Peng Wang, Jiangheng Wu, Xiaohang Chen

Published: 2022, Last Modified: 16 Aug 2024SIGIR 2022EveryoneRevisionsBibTeXCC BY-SA 4.0

Abstract: Previous entity linking methods in knowledge graphs (KGs) mostly link the textual mentions to corresponding entities. However, they have deficiencies in processing numerous multimodal data, when the text is too short to provide enough context. Consequently, we conceive the idea of introducing valuable information of other modalities, and propose a novel multimodal entity linking method with gated hierarchical multimodal fusion and contrastive training (GHMFC). Firstly, in order to discover the fine-grained inter-modal correlations, GHMFC extracts the hierarchical features of text and visual co-attention through the multi-modal co-attention mechanism: textual-guided visual attention and visual-guided textual attention.
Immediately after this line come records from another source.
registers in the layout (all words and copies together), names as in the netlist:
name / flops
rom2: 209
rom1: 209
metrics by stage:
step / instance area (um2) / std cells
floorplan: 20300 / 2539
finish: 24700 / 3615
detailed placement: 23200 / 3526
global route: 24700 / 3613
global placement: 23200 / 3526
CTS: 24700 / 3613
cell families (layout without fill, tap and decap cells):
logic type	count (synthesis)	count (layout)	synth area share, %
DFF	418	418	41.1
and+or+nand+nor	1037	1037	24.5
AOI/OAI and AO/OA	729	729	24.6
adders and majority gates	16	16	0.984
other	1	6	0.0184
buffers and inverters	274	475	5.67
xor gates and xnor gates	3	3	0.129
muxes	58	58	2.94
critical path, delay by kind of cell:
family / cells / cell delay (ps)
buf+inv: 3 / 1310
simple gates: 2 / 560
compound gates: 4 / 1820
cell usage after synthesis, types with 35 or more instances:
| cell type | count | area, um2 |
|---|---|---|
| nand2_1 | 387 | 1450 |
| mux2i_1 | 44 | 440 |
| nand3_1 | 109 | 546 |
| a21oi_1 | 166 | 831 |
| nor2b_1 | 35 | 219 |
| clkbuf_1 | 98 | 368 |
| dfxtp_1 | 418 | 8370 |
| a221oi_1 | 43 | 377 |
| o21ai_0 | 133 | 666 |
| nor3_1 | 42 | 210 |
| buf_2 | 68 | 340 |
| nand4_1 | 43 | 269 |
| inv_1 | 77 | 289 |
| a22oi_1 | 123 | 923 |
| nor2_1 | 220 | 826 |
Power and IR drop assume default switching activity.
module led7seg(		hex0,hex1,		 
				hex2,hex3,		 
				count,		 
				LR1,			 
				eLED01,		 
				eLED23, 		 
				clk
		);
	input LR1,clk;
	input eLED01,eLED23;
	input [4:0] count;
	reg	[4:0] cnt1,cnt2;		 
	output [6:0] hex0,hex1,hex2,hex3;
	always@(LR1 or count)
	begin	
		if(LR1)
			begin	
				cnt1 <= count;
				cnt2 <= count - 5'd5;
			end
		else 	
			begin
				cnt1 <= count - 5'd5;
				cnt2 <= count;
			end
	end
	display led01(.count(cnt1),.clk(clk),.enable(eLED01),.hex0(hex0),.hex1(hex1));
	display led23(.count(cnt2),.clk(clk),.enable(eLED23),.hex0(hex2),.hex1(hex3));
endmodule 

===== ./run.sh =====
#!/bin/bash
# OpenROAD 26Q1-2900-gdf79404cd8, Yosys 0.63+post, stock flow scripts
make -C /OpenROAD-flow-scripts/flow DESIGN_CONFIG=/design/flow/config.mk WORK_HOME=/design/flow/orfs finish

===== ./config.mk =====
export PLATFORM = sky130hd
export DESIGN_NAME = led7seg
export DESIGN_NICKNAME = led7seg
export VERILOG_FILES = /design/flow/design.v
export SDC_FILE = /design/flow/constraint.sdc
export NUM_CORES = 4
export LEC_CHECK = 1
export CORE_AREA = 10 10 109 109
export DIE_AREA = 0 0 119 119

===== ./constraint.sdc =====
current_design led7seg

set clk_period 5.1
set clk_io_pct 0.2

create_clock -name clk0 -period $clk_period

set non_clock_inputs [all_inputs -no_clocks]
set_input_delay [expr $clk_period * $clk_io_pct] -clock clk0 $non_clock_inputs
set_output_delay [expr $clk_period * $clk_io_pct] -clock clk0 [all_outputs]
==> flow/design.v <==
module divide_clk( clk_20M, reset, clk, rst);
input clk_20M;
input reset;
output rst;
output reg clk;
reg [0:26] count;
assign rst = reset;
always @ ( posedge clk_20M or posedge reset ) begin
		if( reset ) begin
			count <= 0;
			clk <= 0;
		end
		else if( count == 19999999 ) begin
			clk <= ~clk;
			count <= 0;
		end
		else 
			count <= count + 1;
end
endmodule
**/design/flow/design.v**
```verilog
module state(	clk,
				rst,
				timeout45,timeout30,		 
				LR1,LR2,LG1,LG2,LY1,LY2,	 
				eLED01, eLED23			 
				);
	input clk,rst,timeout45,timeout30;
	output LR1,LR2,LG1,LG2,LY1,LY2,eLED01,eLED23;
	parameter	S0 = 3'b000;
	parameter	S1 = 3'b001;
	parameter	S2 = 3'b010;
	parameter	S3 = 3'b011;
	reg	[2:0] current_state;
	reg	[2:0] next_state;
	wire s_s0,s_s1,s_s2,s_s3;
	always@(posedge clk or posedge rst)
		begin		
			if (rst)
				current_state <= S0;
			else
				current_state <= next_state;
		end
	assign LR1 = s_s0|s_s1;
	assign LR2 = s_s2|s_s3;
	assign LG1 = s_s2;
	assign LG2 = s_s0;
	assign LY1 = s_s3;
	assign LY2 = s_s1;
	assign eLED01 = s_s0|s_s1|s_s2;
	assign eLED23 = s_s0|s_s2|s_s3;
	always@(current_state or timeout45 or timeout30 or s_s0 or s_s1 or s_s2 or s_s3)
		begin	
			case (current_state)
				S0:	if (s_s0 & timeout30)
						next_state <= S1;
					else 
						next_state <= S0;
				S1:	if (s_s1 & timeout45)
						next_state <= S2;
					else 
						next_state <= S1;
				S2:	if (s_s2 & timeout30)
						next_state <= S3;
					else 
						next_state <= S2;
				S3:	if (s_s3 & timeout45)
						next_state <= S0;
					else 
						next_state <= S3;
				default: next_state <= S0;
			endcase
		end
	assign s_s0 = ~current_state[2]&~current_state[1]&~current_state[0];
	assign s_s1 = ~current_state[2]&~current_state[1]& current_state[0];
	assign s_s2 = ~current_state[2]& current_state[1]&~current_state[0];
	assign s_s3 = ~current_state[2]& current_state[1]& current_state[0];
endmodule
```
**/design/flow/run.sh**
```bash
#!/bin/bash
# OpenROAD 26Q1-2900-gdf79404cd8, Yosys 0.63+post, stock flow scripts
make -C /OpenROAD-flow-scripts/flow DESIGN_CONFIG=/design/flow/config.mk WORK_HOME=/design/flow/orfs finish
```
**/design/flow/constraint.sdc**
```tcl
current_design state

set clk_period 1.2
set clk_io_pct 0.2

create_clock -name clk0 -period $clk_period [get_ports {clk}]

set non_clock_inputs [all_inputs -no_clocks]
set_input_delay [expr $clk_period * $clk_io_pct] -clock clk0 $non_clock_inputs
set_output_delay [expr $clk_period * $clk_io_pct] -clock clk0 [all_outputs]
```
**/design/flow/config.mk**
```make
export PLATFORM = sky130hd
export DESIGN_NAME = state
export DESIGN_NICKNAME = state
export VERILOG_FILES = /design/flow/design.v
export SDC_FILE = /design/flow/constraint.sdc
export NUM_CORES = 4
export LEC_CHECK = 1
export CORE_AREA = 10 10 70 70
export DIE_AREA = 0 0 80 80
```
==> impl_summary.log <==
[flow] collecting metrics
INFO  metric yosys-top-cells-area = dfrtp_1 (43%), inv_2 (9.8%), mux2i_1 (8.7%)
INFO  metric netlist-cell-type-count = 9
INFO  metric track_usage = 1.74%
INFO  metric vdd.ir_drop.worst = ~0.21 mV
INFO  metric post_synth_instance_area = ~120 um^2
INFO  metric vias = 166
INFO  metric p_per_area = between 1500 and 2000 nW/um^2
INFO  metric clock_tree.root_cell = clkbuf_4
INFO  metric cts_inserted_buffers = 3
INFO  metric overflow = 0
INFO  metric floorplanUtilization = 3.37%
INFO  metric clkTransAtPathRegs = approximately 30 ps
INFO  metric groute.layer.met3.usage = 0.909%
INFO  metric layout_setup_ws = -58.8 ps
INFO  metric yosys_cells = 15
INFO  metric startpoint_of_the_most_critical_setup_path = current_state[1]$_DFF_PP0_
INFO  metric final.min_clock_period = between 1000 and 1500 ps
INFO  metric reg2regPathDepth = 4
INFO  metric core = roughly 3400 um^2
INFO  metric number_of_antenna_violations_at_the_first_check_in_global_routing = 0
INFO  metric grt_util_met2 = 2.89%
INFO  metric cts_num_sinks = 2
INFO  metric number_of_warnings_the_tools_reported = 27
INFO  metric drv_slew = 0
INFO  metric top_regs = current_state: 2 flops
INFO  metric total_of_buffers_placed_on_input_and_output_ports = 11
INFO  metric fin_worst_skew = 4.73 ps
INFO  metric ff2ff_setup_slack = 310 ps
INFO  metric avgRoutedWirePerCell = roughly 6.6 um
INFO  metric gp_congestion = 0.651
INFO  metric detail_route.vias_per_cell = approximately 2.0
INFO  metric hold_ws = 171 ps
INFO  metric design.die.area = 6400 um^2
INFO  metric final.period_utilization = 105%
INFO  metric route.antenna.diode_count = 0
INFO  metric worstPathMaxFanout = 3
INFO  metric fp.dieH = 80 um
INFO  metric antenna_violating_nets_post_route = 0
INFO  metric critical_path_arrival = 1020 ps
INFO  metric drt_first_pass_iters = 2
INFO  metric crit_required = 960 ps
INFO  metric drc_errors = 0
INFO  metric maxClockFrequency = 794 MHz
INFO  metric final.fill_count = about 400
INFO  metric slew_headroom = 92.9%
INFO  metric rr_endpoint = current_state[1]$_DFF_PP0_
INFO  metric placed_cells_incl_taps = 72
INFO  metric gr-max-usage-layer = met2
INFO  metric synth_sequential_area_ratio = a little over two fifths
INFO  metric violations = negative setup slack
INFO  metric yosys.area.top_type_share = 43.5%
INFO  metric syn_inst = 15
INFO  metric startpoint_type = flip-flop
INFO  metric detail_route.iter0.violations = 1
INFO  metric post_layout_nonfiller_instances = 81
INFO  metric synthToLayoutAreaGrowth = 205%
INFO  metric reg2reg_from = current_state[0]$_DFF_PP0_
INFO  metric lay_top_count = buf_2
INFO  metric yosys_area = 115 um^2
INFO  metric clk_latency = 230 ps
INFO  metric ys_ff = 2
INFO  metric setup.worst_path.end_class = output port
INFO  metric lay_top_cells = buf_2 (6), buf_6 (4), buf_4 (4)
INFO  metric yosysTopAreaCell = dfrtp_1
INFO  metric std_cell_rows = 21
INFO  metric fp.dieW = 80 um
INFO  metric yosysWarningCount = 1
INFO  metric holdBufCountCts = 0
INFO  metric grt_pass1_wl = 897 um
INFO  metric number_of_flip_flops_under_the_largest_register_name = 2
INFO  metric power.leakage = around 0.17 nW
INFO  metric setup_viol = 3
INFO  metric drive_gt1_share = 65.7%
INFO  metric pin_count_of_the_biggest_net_entering_global_routing = 4
INFO  metric tritoncts = yes
INFO  metric maxCapViolCount = 0
INFO  metric syn_area_per_cell = about 7.7 um^2
INFO  metric worst-setup-path-type = reg2out
INFO  metric worstMarginPinSlew = 104 ps
INFO  metric grt_use_met1 = 1.46%
INFO  metric hold_viol_final = 0
INFO  metric max-clock-path-buffers = 2
INFO  metric drt_wl_total = 536 um
INFO  metric h-tree-depth = 1
INFO  metric largest_register = current_state
INFO  metric hp-class = in2async
INFO  metric grt_pass1_vias = 192
INFO  metric outcome = finished with violations
INFO  metric rsz0062_at_grt = true
INFO  metric ioPinCount = 12
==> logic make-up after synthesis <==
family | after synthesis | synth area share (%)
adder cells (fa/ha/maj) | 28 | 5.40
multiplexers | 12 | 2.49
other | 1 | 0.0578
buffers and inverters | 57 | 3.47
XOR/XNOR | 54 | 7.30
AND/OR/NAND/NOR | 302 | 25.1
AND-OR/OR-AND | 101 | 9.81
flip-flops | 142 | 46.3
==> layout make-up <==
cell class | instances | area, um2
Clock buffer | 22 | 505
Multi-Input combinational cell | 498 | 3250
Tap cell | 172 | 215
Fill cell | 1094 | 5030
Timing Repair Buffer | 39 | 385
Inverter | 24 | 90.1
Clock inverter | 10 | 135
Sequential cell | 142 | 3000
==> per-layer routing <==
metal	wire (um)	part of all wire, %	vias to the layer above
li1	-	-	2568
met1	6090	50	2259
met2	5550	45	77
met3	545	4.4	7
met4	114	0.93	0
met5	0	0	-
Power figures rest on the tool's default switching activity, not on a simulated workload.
module fp_mul(clk,rst,num1,num2,start,num_out,done);
input clk;  
input rst;  
input [31:0] num1;   
input [31:0] num2;   
input start;          
output [31:0] num_out;   
output done;             
reg done;   
reg [31:0] num_out;  
reg [23:0] num1_m, num2_m, out_m;   
reg [9:0] num1_exp, num2_exp, out_exp;  
reg num1_s,num2_s,out_s;   
reg [49:0] temp_product;   
reg [25:0] junk;  
reg [2:0] compute_state;   
parameter init_var        = 3'd0,
          check_number    = 3'd1,
          multiply_start  = 3'd2,
          multiply_finish = 3'd3,
          normalize       = 3'd4,
          output_result   = 3'd5;
always @(negedge clk)
begin
   if (rst) begin   
	 compute_state <= init_var;
    done <= 0;
    num_out <= 0;
   end
	else begin
		case(compute_state)
         init_var:
			begin
         done <= 0;  
				if (start)   
				begin
					num1_s <= num1[31];
					num2_s <= num2[31];
					num1_exp <= num1[30:23]-127;
					num2_exp <= num2[30:23]-127;
               num1_m <= num1[22:0];
					num2_m <= num2[22:0];
					compute_state <= check_number;  
				 end
			 end
         check_number:
         begin
				if ($signed(num1_exp) == -127) begin
				num1_exp <= -126;
				end
				else begin
				num1_m[23] <= 1;   
				end
				if ($signed(num2_exp) == -127) begin
				num2_exp <= -126;
				end 
				else begin
				num2_m[23] <= 1;   
				end
				compute_state <= multiply_start;  
			 end
         multiply_start:
         begin
            out_s <= num1_s ^ num2_s;  
            out_exp <= num1_exp + num2_exp + 1;  
            temp_product <= num1_m * num2_m * 4;  
            compute_state <= multiply_finish;  
         end
         multiply_finish:
         begin
            out_m <= temp_product[49:26];   
		      junk <= temp_product[25:0];   
            compute_state <= normalize;  
         end
         normalize:
         begin
            if (out_m[23] == 0) begin 
            out_exp <= out_exp - 1;
			   out_m <= out_m << 1;
            out_m[0] <= 0;
            end
		      else begin
            compute_state <= output_result;  
            end
         end
         output_result:
         begin
            done <= 1;  
            num_out[31] <= out_s;
            num_out[30:23] <= out_exp[7:0]+127;  
            num_out[22:0] <= out_m[22:0];
            compute_state <= init_var;  
         end
      endcase
	 end
end
endmodule
==> flow/constraint.sdc <==
current_design converter

set clk_period 10.3
set clk_io_pct 0.2

create_clock -name clk0 -period $clk_period [get_ports {clk}]

set non_clock_inputs [all_inputs -no_clocks]
set_input_delay [expr $clk_period * $clk_io_pct] -clock clk0 $non_clock_inputs
set_output_delay [expr $clk_period * $clk_io_pct] -clock clk0 [all_outputs]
The former attention obtains weighted visual features under the guidance of textual information. In contrast, the latter attention produces weighted textual features under the guidance of visual information. Afterwards, gated fusion is used to evaluate the importance of hierarchical features of different modalities and integrate them into the final multimodal representations of mentions. Subsequently, contrastive training with two types of contrastive losses is designed to learn more generic multimodal features and reduce noise. Finally, the linking entities are selected by calculating the cosine similarity between representations of mentions and entities in KGs. To evaluate the proposed method, this paper releases two new open multimodal entity linking datasets: WikiMEL and Richpedia-MEL. Experimental results demonstrate that GHMFC can learn meaningful multimodal representation and significantly outperforms most of the baseline methods.